Transurban chief exec backs “pragmatic” network road fundraising
First publishedon www.WorldHighways.com
Network road pricing is inevitable to manage increasing congestion on city motorways and to facilitate more efficient transport networks, says Transurban chief executive Scott Charlton.
In a speech to the Infrastructure Partnerships Australia’s annual conference in Melbourne, Charlton urged governments to use every lever possible from user charges to diverse funding sources to innovative solutions such as tolled express lanes.
“There is no perfect system. We need to be pragmatic and get on with what we can do now in order to provide meaningful progress against transport congestion,” said Charlton, who joined Transurban in July 2012 but has been in the infrastructure sector for more than 20 years.
“That could mean anything from cheaper night tolls for trucks, to high-tech freeway management systems, to corridors shared with public transport options, to integrated transport network pricing.”
Charlton said that public transport had to be included in any network pricing scheme to ensure fairness and real choices for the travelling public.

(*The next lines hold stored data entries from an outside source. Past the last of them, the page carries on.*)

===== src/rtl/muldiv_unit.sv =====
// Iterative WIDTH-bit multiply/divide engine producing the {hi, lo} HILO write-back pair.
// Define MULDIV_FAST_MUL_EN to replace the shift-add multiply with a single-cycle multiplier.
module muldiv_unit #(
  parameter int unsigned WIDTH = 32
) (
  input  logic             clk,
  input  logic             rst,
  input  logic             start,
  input  logic [1:0]       op,
  input  logic [WIDTH-1:0] src_a,
  input  logic [WIDTH-1:0] src_b,
  input  logic             flush,
  output logic             busy,
  output logic             done,
  output logic [WIDTH-1:0] hi,
  output logic [WIDTH-1:0] lo,
  output logic             div_zero
);

  localparam int unsigned CntW = $clog2(WIDTH);
  localparam logic [CntW-1:0] CntLast = CntW'(WIDTH - 1);

  typedef enum logic [1:0] {
    StIdle,
    StCalc,
    StFix
  } state_e;

  state_e            state_q, state_d;
  logic [CntW-1:0]   cnt_q, cnt_d;
  logic              is_div_q, is_div_d;
  logic              neg_q, neg_d;
  logic              neg_rem_q, neg_rem_d;
  logic              dz_q, dz_d;
  logic [WIDTH-1:0]  opnd_q, opnd_d;
  logic [WIDTH-1:0]  quo_q, quo_d;
  logic [WIDTH:0]    rem_q, rem_d;
  logic              busy_q, busy_d;
  logic              done_q, done_d;
  logic [WIDTH-1:0]  hi_q, hi_d;
  logic [WIDTH-1:0]  lo_q, lo_d;
  logic              div_zero_q, div_zero_d;

  // Operand magnitudes; signed ops (MULT/DIV) have op[0] clear.
  logic             signed_op;
  logic [WIDTH-1:0] mag_a, mag_b;

  assign signed_op = ~op[0];
  assign mag_a     = (signed_op && src_a[WIDTH-1]) ? -src_a : src_a;
  assign mag_b     = (signed_op && src_b[WIDTH-1]) ? -src_b : src_b;

  // One shift-add / restoring-divide step. rem_q holds the upper product half during multiply
  // and the partial remainder during divide; quo_q holds the multiplier or dividend/quotient.
  logic [WIDTH:0] mul_sum;
  logic [WIDTH:0] div_shift;
  logic [WIDTH:0] div_sub;
  logic           div_ge;

  assign mul_sum   = rem_q + (quo_q[0] ? {1'b0, opnd_q} : '0);
  assign div_shift = {rem_q[WIDTH-1:0], quo_q[WIDTH-1]};
  assign div_ge    = div_shift >= {1'b0, opnd_q};
  assign div_sub   = div_shift - {1'b0, opnd_q};

  // Sign fix applied on the FIX edge.
  logic [2*WIDTH-1:0] prod, prod_fix;
  logic [WIDTH-1:0]   quo_fix, rem_fix;

  assign prod     = {rem_q[WIDTH-1:0], quo_q};
  assign prod_fix = neg_q ? -prod : prod;
  assign quo_fix  = neg_q ? -quo_q : quo_q;
  assign rem_fix  = neg_rem_q ? -rem_q[WIDTH-1:0] : rem_q[WIDTH-1:0];

  logic [2*WIDTH-1:0] fast_prod;
`ifdef MULDIV_FAST_MUL_EN
  localparam bit FastMul = 1'b1;
  assign fast_prod = {{WIDTH{1'b0}}, mag_a} * {{WIDTH{1'b0}}, mag_b};
`else
  localparam bit FastMul = 1'b0;
  assign fast_prod = '0;
`endif

  always_comb begin
    state_d    = state_q;
    cnt_d      = cnt_q;
    is_div_d   = is_div_q;
    neg_d      = neg_q;
    neg_rem_d  = neg_rem_q;
    dz_d       = dz_q;
    opnd_d     = opnd_q;
    quo_d      = quo_q;
    rem_d      = rem_q;
    busy_d     = busy_q;
    done_d     = 1'b0;
    hi_d       = hi_q;
    lo_d       = lo_q;
    div_zero_d = div_zero_q;

    case (state_q)
      StIdle: begin
        if (start && !flush) begin
          state_d   = StCalc;
          busy_d    = 1'b1;
          cnt_d     = '0;
          is_div_d  = op[1];
          neg_d     = signed_op & (src_a[WIDTH-1] ^ src_b[WIDTH-1]);
          neg_rem_d = signed_op & src_a[WIDTH-1];
          dz_d      = op[1] & (src_b == '0);
          opnd_d    = mag_b;
          quo_d     = mag_a;
          rem_d     = '0;
          if (FastMul && !op[1]) begin
            state_d = StFix;
            rem_d   = {1'b0, fast_prod[2*WIDTH-1:WIDTH]};
            quo_d   = fast_prod[WIDTH-1:0];
          end
        end
      end

      StCalc: begin
        if (flush) begin
          state_d = StIdle;
          busy_d  = 1'b0;
        end else begin
          if (is_div_q) begin
            rem_d = div_ge ? div_sub : div_shift;
            quo_d = {quo_q[WIDTH-2:0], div_ge};
          end else begin
            rem_d = {1'b0, mul_sum[WIDTH:1]};
            quo_d = {mul_sum[0], quo_q[WIDTH-1:1]};
          end
          cnt_d = cnt_q + CntW'(1);
          if (cnt_q == CntLast) begin
            state_d = StFix;
          end
        end
      end

      StFix: begin
        state_d = StIdle;
        busy_d  = 1'b0;
        if (!flush) begin
          done_d     = 1'b1;
          div_zero_d = dz_q;
          if (is_div_q) begin
            hi_d = rem_fix;
            lo_d = dz_q ? '1 : quo_fix;
          end else begin
            hi_d = prod_fix[2*WIDTH-1:WIDTH];
            lo_d = prod_fix[WIDTH-1:0];
          end
        end
      end

      default: begin
        state_d = StIdle;
        busy_d  = 1'b0;
      end
    endcase
  end

  always_ff @(posedge clk or posedge rst) begin
    if (rst) begin
      state_q    <= StIdle;
      cnt_q      <= '0;
      is_div_q   <= 1'b0;
      neg_q      <= 1'b0;
      neg_rem_q  <= 1'b0;
      dz_q       <= 1'b0;
      opnd_q     <= '0;
      quo_q      <= '0;
      rem_q      <= '0;
      busy_q     <= 1'b0;
      done_q     <= 1'b0;
      hi_q       <= '0;
      lo_q       <= '0;
      div_zero_q <= 1'b0;
    end else begin
      state_q    <= state_d;
      cnt_q      <= cnt_d;
      is_div_q   <= is_div_d;
      neg_q      <= neg_d;
      neg_rem_q  <= neg_rem_d;
      dz_q       <= dz_d;
      opnd_q     <= opnd_d;
      quo_q      <= quo_d;
      rem_q      <= rem_d;
      busy_q     <= busy_d;
      done_q     <= done_d;
      hi_q       <= hi_d;
      lo_q       <= lo_d;
      div_zero_q <= div_zero_d;
    end
  end

  assign busy     = busy_q;
  assign done     = done_q;
  assign hi       = hi_q;
  assign lo       = lo_q;
  assign div_zero = div_zero_q;

endmodule


===== config.mk =====
export PLATFORM = sky130hd
export DESIGN_NAME = muldiv_unit
export DESIGN_NICKNAME = d
export VERILOG_FILES = /design/src/rtl/muldiv_unit.sv
export SDC_FILE = /design/constraint.sdc
export NUM_CORES = 1
export LEC_CHECK = 0
export BUFFER_PORTS_ARGS = -buffer_cell sky130_fd_sc_hd__clkbuf_2
export CAP_MARGIN = 25
export CORE_MARGIN = 2
export CORE_UTILIZATION = 60
export DETAILED_ROUTE_END_ITERATION = 12
export PLACE_DENSITY_LB_ADDON = 0.1
export REMOVE_ABC_BUFFERS = 1
export SLEW_MARGIN = 40
export SYNTH_ARGS = -nofsm -noshare
export SYNTH_HDL_FRONTEND = slang
export SYNTH_SLANG_ARGS = --single-unit

===== constraint.sdc =====
create_clock -name clk -period 10.54 [get_ports clk]
set_clock_uncertainty 0.15 [all_clocks]
set_input_delay 1.581 -clock clk [delete_from_list [all_inputs] [get_ports clk]]
set_output_delay 1.581 -clock clk [all_outputs]
set_load 0.03 [all_outputs]

[Word-level counts from Yosys, hierarchy flattened]
Cells that the tools add are included.
Cells by class
  equal/unequal tests: 7
  reduce and logical (&&, ||, !) cells: 12
  add/sub/neg operators: 8
  $lt $le $gt $ge: 1
  shifts and indexed selects: 0
  multipliers: 0
  mux-type cells: 30
  div/mod/pow operators: 0
  bitwise logic cells: 6
Operators with widths (count)
  $mux 32: 11
  $mux 33: 4
  $neg 32->32: 4
  $pmux 33 s2: 1
  $mux 64: 1
  $neg 64->64: 1
  $pmux 32 s2: 1
  $add 33x32->33: 1
  $ge 33x32->1: 1
  $sub 33x32->33: 1
  $logic_not 32->1: 1
  $mux 5: 2
  $pmux 5 s2: 1
  $reduce_and 2->1: 4
  $mux 2: 3
  $ne 2x2->1 const B: 3
  $add 5x1->5 const B: 1
  $eq 5x5->1 const B: 1
  $mux 1: 4
  $pmux 2 s2: 1
  $and 1x1->1: 3
  $logic_and 1x1->1: 3
  $ne 3x3->1 const B: 1
  $reduce_and 3->1: 1
  8 further kinds: 9
Word-level totals
  latch bits: 0
  output and inout bits: 67
  logic and storage cells: 78
  memory bits (read-only): 0
  flip-flop bits (word level): 175
  bits in writable memories: 0
  memories kept: 0

[Logic depth before layout (Yosys ltp)]
Gate-level depths: netlist of the first run.
  word-level depth: 5
  depth in mapped cells: 14
  mapped depth without buffers: 13

[Least setup slack after synthesis of the first run]
No wires, ideal clock.
  path type: input -> register
  from: input port src_b[8]
  to: register opnd_q[25]
  path buffers: 0
  stages: 8
  setup slack: 6.634 ns
  arrival: 3.623 ns
  required time: 10.257 ns
  cells stage by stage: or4_1 nor4_1 nand2b_1 nor4_1 nand2_1 o41ai_1 xor2_1 o21ai_0
On the way
  longest elaborated chain between the ends: 2
Ends and longest elaborated chain
  from (decl): RTL line 11  | input logic [WIDTH-1:0] src_b,
  $neg 32->32: RTL line 50  | assign mag_b = (signed_op && src_b[WIDTH-1]) ? -src_b : src_b;
  $mux 32: RTL line 50
  to (signal assigned): RTL line 184  | opnd_q <= opnd_d;
  to (decl): RTL line 35  | logic [WIDTH-1:0] opnd_q, opnd_d;
Every way passes these cells.
A chain may end at the register's enable or synchronous reset.

[Final worst setup path of the first run]
  from: register rem_q[0]
  to: register rem_q[3]
On the way
  longest elaborated chain between the ends: 5
  elaborated cells on any way between the ends: 7
  those cells by class: add/sub (2); order compare (1); mux (4)
Ends and longest elaborated chain
  from (decl): RTL line 37  | logic [WIDTH:0] rem_q, rem_d;
  from (signal assigned): RTL line 186  | rem_q <= rem_d;
  $sub 33x32->33 / $ge 33x32->1 (equally long branches): RTL line 62, 61
  $mux 33: RTL line 125  | rem_d = div_ge ? div_sub : div_shift;
  $mux 33 *: RTL line 124  | if (is_div_q) begin
  $mux 33 *: RTL line 120  | if (flush) begin
  $pmux 33 s2 *: RTL line 98  | case (state_q)
Every way passes the cells marked *; elsewhere a longest branch is shown, timed or not. The select of a mux whose other input is x is not followed.

==> impl_metrics.py, run 1 <==
metrics = {
    "global_routing": {
        "grt_start_max_net_pins": 70,
        "grt_pass1_wl_mm": 63.06,
        "grt_antenna_before_repair": 0,
        "grt.overflow.total": 0,
        "grt_util_all_layers_pct": 32.24,
        "grt_pass1_vias": 12040,
    },
    "routing": {
        "wl_per_cell_microns": 18.31,
        "drtIter0Drc": 1266,
        "vias": 12910,
        "drc": 0,
        "avgViaCountPerCell": 6.102,
        "drt-total-wl_mm": 38.73,
        "ant_nets": 0,
        "dr.pass1.iters": 5,
    },
    "setup_path": {
        "ff2ff_path_depth": 11,
        "cp_max_fo": 52,
        "regToRegStartpoint": "rem_q[0]",
        "crit_path_end_kind": "flip-flop",
        "start_kind": "flip-flop",
        "critical_path_class": "reg -> reg",
        "crit_arrival_ps": 4430,
        "required_ps": 10690,
        "rrSetupSlack_ps": 6250,
        "r2r_end": "rem_q[3]",
    },
    "yosys": {
        "synth-edff-count": 0,
        "synth_top_area_share_pct": 31.64,
        "syn_inst": 1737,
        "synth_seq_cells": 175,
        "synth.distinct_cells": 80,
        "synth.cells.most_frequent": "211 x nand2_1, 192 x o21ai_0, 175 x dfrtp_1",
        "ys.flop_type": "dfrtp_1",
        "synth_most_common_cell": "nand2_1",
        "ys_top_cells_by_area": "dfrtp_1 32%, o21ai_0 6.9%, ha_1 6.3%",
        "ys_warn_count": 0,
        "yosysTopAreaCell": "dfrtp_1",
        "syn-cell-area_sq_um": 13840,
        "yosysSeqAreaShare_pct": 31.64,
        "async_flop_share_pct": 100.0,
        "syn_avg_cell_area_sq_um": 7.969,
    },
    "timing": {
        "max_freq_mhz": 233.3,
        "fin_hold_ws_ps": 317.5,
        "max_slew_margin_pct": 49.13,
        "slew_violations": 0,
        "period_share_pct": 40.67,
        "fin_crit_ps": 4287,
        "tns_ps": 0,
        "worst_slew_pin_slew_ps": 756.1,
        "setup_violations": 0,
        "worst_slack_ps": 6253,
        "finalHoldViolCount": 0,
        "rsz0062_at_grt": "false",
    },
    "worst_hold_path": {
        "hold-path-endpoint": "hi[20]",
        "hp-start": "hi[20]",
        "hold_path_class": "reg -> reg",
        "holdPathStages": 2,
    },
    "clock_network": {
        "cts.clk_slew.worst_paths_ps": 70,
        "postCtsHoldBufs": 0,
        "htree_levels": 4,
        "clockBufferDepth": 2,
        "tritoncts": "yes",
        "clkSinkCount": 175,
        "numCtsBuffers": 17,
        "cts_resized": 0,
        "root_buffer": "clkbuf_16",
        "clk_latency_ps": 440,
        "cts_setup_buffers": 0,
    },
    "pwr": {
        "ir_drop_uv": 167.0,
        "leakage_nw": 7.154,
        "power_density_nw_per_um2": 240.2,
    },
    "cells_and_area": {
        "finalInstanceArea_sq_um": 15290,
        "fillers": 1918,
        "antenna-diode-count": 0,
        "seq_area_sq_um": 4380,
        "multi_input_area_sq_um": 8899,
        "final_nets": 1959,
        "fin_util_pct": 67.52,
        "syn2layout_area_growth_pct": 10.43,
        "drive_above_1_share_pct": 12.02,
    },
    "placed_design": {
        "pre_cts_ws_ps": 5959,
        "numPortBuffers": 136,
        "dpl_cell_area_sq_um": 14680,
        "hpwl_mm": 29.09,
        "place_congestion": 0.9689,
    },
    "floorplan": {
        "rows": 55,
        "start_util_pct": 61.14,
        "coreArea_sq_um": 22640,
        "io_pins": 137,
        "die_x_microns": 155.9,
        "die_h_microns": 155.9,
        "dieArea_sq_um": 24300,
    },
    "run": {
        "cap_violations": 0,
    },
    "outcome": {
        "status": "finished, final reports clean",
    },
}
worst max-delay path, stage by stage, from the launching register on:
cell and delay, ps:
dfrtp_1 640, ha_1 340, nor2b_1 150, o21bai_1 190
a31oi_1 200, a211oi_1 700, o22ai_1 300, o2bb2ai_4 270
buf_4 530, mux2_2 410, a21oi_1 130, o21ai_0 80
cell families after synthesis:
logic type | share of synthesized area (%)
AO/OA/AOI/OAI | 24.63
AND/OR/NAND/NOR | 18.16
flip-flops | 31.64
XOR/XNOR | 10.95
buffers and inverters | 4.520
adder cells (fa/ha/maj) | 6.617
multiplexers | 3.489
layout make-up:
type,count,share of cell area [%]
flip-flops and latches,175,28.66
repair buffers,150,5.140
inverters,71,1.784
well taps,285,2.333
multi-input cells,1402,58.21
clock inverters,14,1.064
clock buffers,18,2.808
cell usage in the layout (no fill, tap or decap), types with 16 or more instances in the layout:
cell type | netlist | final
dfrtp_1 | 175 | 174
mux2i_1 | 46 | 46
a22oi_1 | 18 | 18
o31ai_1 | 20 | 20
a21oi_1 | 143 | 142
xnor2_1 | 95 | 95
a21o_1 | 35 | 35
clkbuf_2 | 2 | 136
o21ai_1 | 21 | 20
xor2_1 | 78 | 78
nor3_1 | 34 | 34
inv_1 | 69 | 68
nor4_1 | 16 | 16
nand3_1 | 17 | 17
nor2_1 | 157 | 155
nand2_1 | 211 | 208
o21ai_0 | 192 | 192
a31oi_1 | 18 | 18
ha_1 | 70 | 70
clkbuf_16 | 0 | 17
registers in the layout, indices dropped and copies added (netlist names), 2 cells and up:
signal and count:
hi 32, opnd_q 32, lo 32, rem_q 33
cnt_q 5, state_q 2, quo_q 32
metrics by stage:
step | total power (W) | std cells
after floorplan | 0.002449 | 1648
after global placement | 0.002945 | 2083
after detailed placement | 0.002969 | 2083
after CTS | 0.003621 | 2115
after global routing | 0.003928 | 2115
final | 0.003672 | 2115
how the worst max path moves through the flow:
stage / startpoint / end / cells after the start
after floorplan: rst / busy / 1
after global placement: src_b[8] / opnd_q[25] / 9
after detailed placement: src_b[8] / opnd_q[25] / 9
after CTS: src_b[8] / opnd_q[25] / 9
after global routing: quo_q[0] / rem_q[31] / 13
final: rem_q[0] / rem_q[3] / 11
power breakdown:
part	leakage, nW	internal, W	switching [W]
Sequential	2.26	0.000785	0.000242
Clock	0.288	0.000339	0.000305
Combinational	4.60	0.000806	0.00119
metal layers:
layer	part of all wire [%]	routed length (microns)	global-route usage, %
met5	0	0	0
met4	1.4	525	7.034
met3	7.0	2718	5.389
met2	43	16640	48.46
met1	49	18850	48.75
(Power assumes the default switching activity.)
==> inputs of run 2 (changes only) <==
- clock period: 10.54 -> 4.4 ns (I/O delays scaled with it)
==> run 2 against run 1 <==
  * Cell area is 1.5% higher
  * Hold slack got worse by 170 ps
  * Combinational power rose to 2.5 times the previous value
  * Highest routed layer unchanged
  * Total power increased by 140%
  * Via count grew 1.7%
  * Maximum frequency rose by 7.6%
  * Core utilization up 1.0 points
  * Largest cell class unchanged
  * Sequential power is 130% higher
  * Clock-buffer cell count is the same
  * Critical path depth rose by 1
==> impl_metrics.py, run 2 (synthesized netlist as in run 1, its figures left out) <==
metrics = {
    "pwr": {
        "ir_drop_uv": 305.1,
        "power_density_nw_per_um2": 574.7,
        "power_w": 0.008920,
        "leakage_nw": 7.302,
    },
    "global_routing": {
        "grt_pass1_wl_mm": 64.76,
        "grt_antenna_before_repair": 0,
        "grt_start_max_net_pins": 105,
        "grt_util_all_layers_pct": 33.46,
        "grt_pass1_vias": 12430,
        "grt.overflow.total": 0,
    },
    "timing": {
        "rsz0062_at_grt": "false",
        "max_slew_margin_pct": 45.54,
        "max_freq_mhz": 251.1,
        "setup_violations": 0,
        "worst_slew_pin_slew_ps": 816.9,
        "fin_hold_ws_ps": 149.6,
        "finalHoldViolCount": 0,
        "period_share_pct": 90.52,
        "slew_violations": 0,
        "fin_crit_ps": 3983,
    },
    "cells_and_area": {
        "drive_above_1_share_pct": 13.29,
        "fin_cells": 2144,
        "final_nets": 1988,
        "largest_reg_flops": 33,
        "top_register": "rem_q",
        "fin_util_pct": 68.56,
        "final_common_cell": "nand2_1",
        "antenna-diode-count": 0,
        "syn2layout_area_growth_pct": 12.14,
        "final_cell_mix": "208 x nand2_1, 192 x o21ai_0, 174 x dfrtp_1",
    },
    "clock_network": {
        "htree_levels": 4,
        "numCtsBuffers": 17,
        "cts_resized": 0,
        "tritoncts": "yes",
        "clockBufferDepth": 2,
        "cts.clk_slew.worst_paths_ps": 80,
        "cts_setup_buffers": 0,
        "postCtsHoldBufs": 0,
        "root_buffer": "clkbuf_16",
        "clkSinkCount": 175,
        "clk_latency_ps": 450,
    },
    "placed_design": {
        "numPortBuffers": 136,
        "place_congestion": 0.9901,
        "placed_cells": 2112,
        "hpwl_mm": 30.01,
    },
    "outcome": {
        "status": "finished, final reports clean",
    },
    "setup_path": {
        "worstPathCellList": "inv_1 -> ha_1 -> nor2b_1 -> o21bai_1 -> a31oi_1 -> a211oi_1 -> o22ai_1 -> a211o_1 -> a31o_2 -> a2111oi_0 -> buf_4 -> o31ai_1",
        "crit_buf_inv": 2,
        "crit_arrival_ps": 4130,
        "required_ps": 4550,
        "cp_max_fo": 4,
        "critical_path_class": "reg -> reg",
        "cpPeakStageDelay_ps": 650,
        "crit_path_end_kind": "flip-flop",
        "start_kind": "flip-flop",
        "critPathSlowestCell": "a2111oi_0",
        "critPathTopFamily": "compound AO/OA/AOI/OAI gates",
    },
    "routing": {
        "ant_nets": 0,
        "drtIter0Drc": 1280,
        "drc": 0,
        "avgViaCountPerCell": 6.124,
        "wl_per_cell_microns": 18.50,
        "dr.pass1.iters": 6,
        "drt-total-wl_mm": 39.67,
        "vias": 13130,
    },
    "floorplan": {
        "dieArea_sq_um": 24300,
        "rows": 55,
        "coreArea_sq_um": 22640,
        "io_pins": 137,
        "die_h_microns": 155.9,
        "start_util_pct": 61.14,
        "die_x_microns": 155.9,
    },
    "worst_hold_path": {
        "hold_path_class": "in -> async",
    },
    "run": {
        "cap_violations": 0,
    },
}
-- run 2: final cells by class --
cell class / instances / area (sq um)
Sequential cell: 175 / 4380
Fill cell: 1979 / 7118
Tap cell: 285 / 356.6
Multi-Input combinational cell: 1402 / 8891
Clock inverter: 14 / 143.9
Clock buffer: 18 / 429.2
Timing Repair Buffer: 179 / 1041
Inverter: 71 / 280.3
-- run 2: power by group --
part / leakage (nW) / internal, W / switching (W)
Clock: 0.283 / 0.000756 / 0.000748
Combinational: 4.76 / 0.00210 / 0.00299
Sequential: 2.26 / 0.00188 / 0.000450
-- run 2: metrics by stage --
step / TNS [ps] / area [sq um] / worst slack, ps
finish: 0 / 15520 / 417.1
global route: 0 / 15520 / 168.2
CTS: 0 / 15510 / 474.2
detailed placement: 0 / 14940 / 497.6
global placement: 0 / 14930 / 489.9
floorplan: -219160 / 13480 / -1155
-- run 2: metal layers --
layer / wire (microns) / vias to the layer above / GRT usage, %
met5: 0 / - / 0
met4: 541 / 0 / 8.432
met3: 3254 / 44 / 5.556
met2: 17340 / 500 / 51.03
li1: - / 6423 / -
met1: 18530 / 6163 / 49.56
-- run 2: final timing paths --
path / startpoint / to / slack, ps / depth (start not counted)
worst min register to register: hi[24] / hi[24] / 330 / 2
max in group asynchronous: rst / opnd_q[25] / 3110 / 3
worst max register to register: opnd_q[1] / rem_q[27] / 420 / 12
min in group clk: hi[24] / hi[24] / 330 / 2
worst max-delay path: opnd_q[1] / rem_q[27] / 420 / 12
worst min-delay path: rst / hi[4] / 150 / 2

Network road pricing would also simplify user charges, making them more consistent and transparent.
Charlton pointed out that most utilities had peak and off-peak pricing, which the public accepted, while road pricing remained a sensitive issue.
However, to make the most efficient use of our motorways and promote public transport, time-of-day pricing was worth considering, he added.
Another option would be innovative use of motorways such as in Transurban’s 495 Express Lanes project in the United States, where electronically tolled lanes have been built alongside the existing freeway lanes.
“It’s a great example of a pragmatic approach - and one that could work well in an Australian context,” said Charlton.
The Transurban chief executive said public attitude appeared to be shifting towards an acceptance that some tough decisions needed to be made to fund infrastructure, manage demand and promote public transport alternatives.
He added: “Governments are making great progress in getting priorities right and setting out visions for long-term transport plans. But now is the time to get moving. We know the cost of sitting on our hands – and it is way too high.”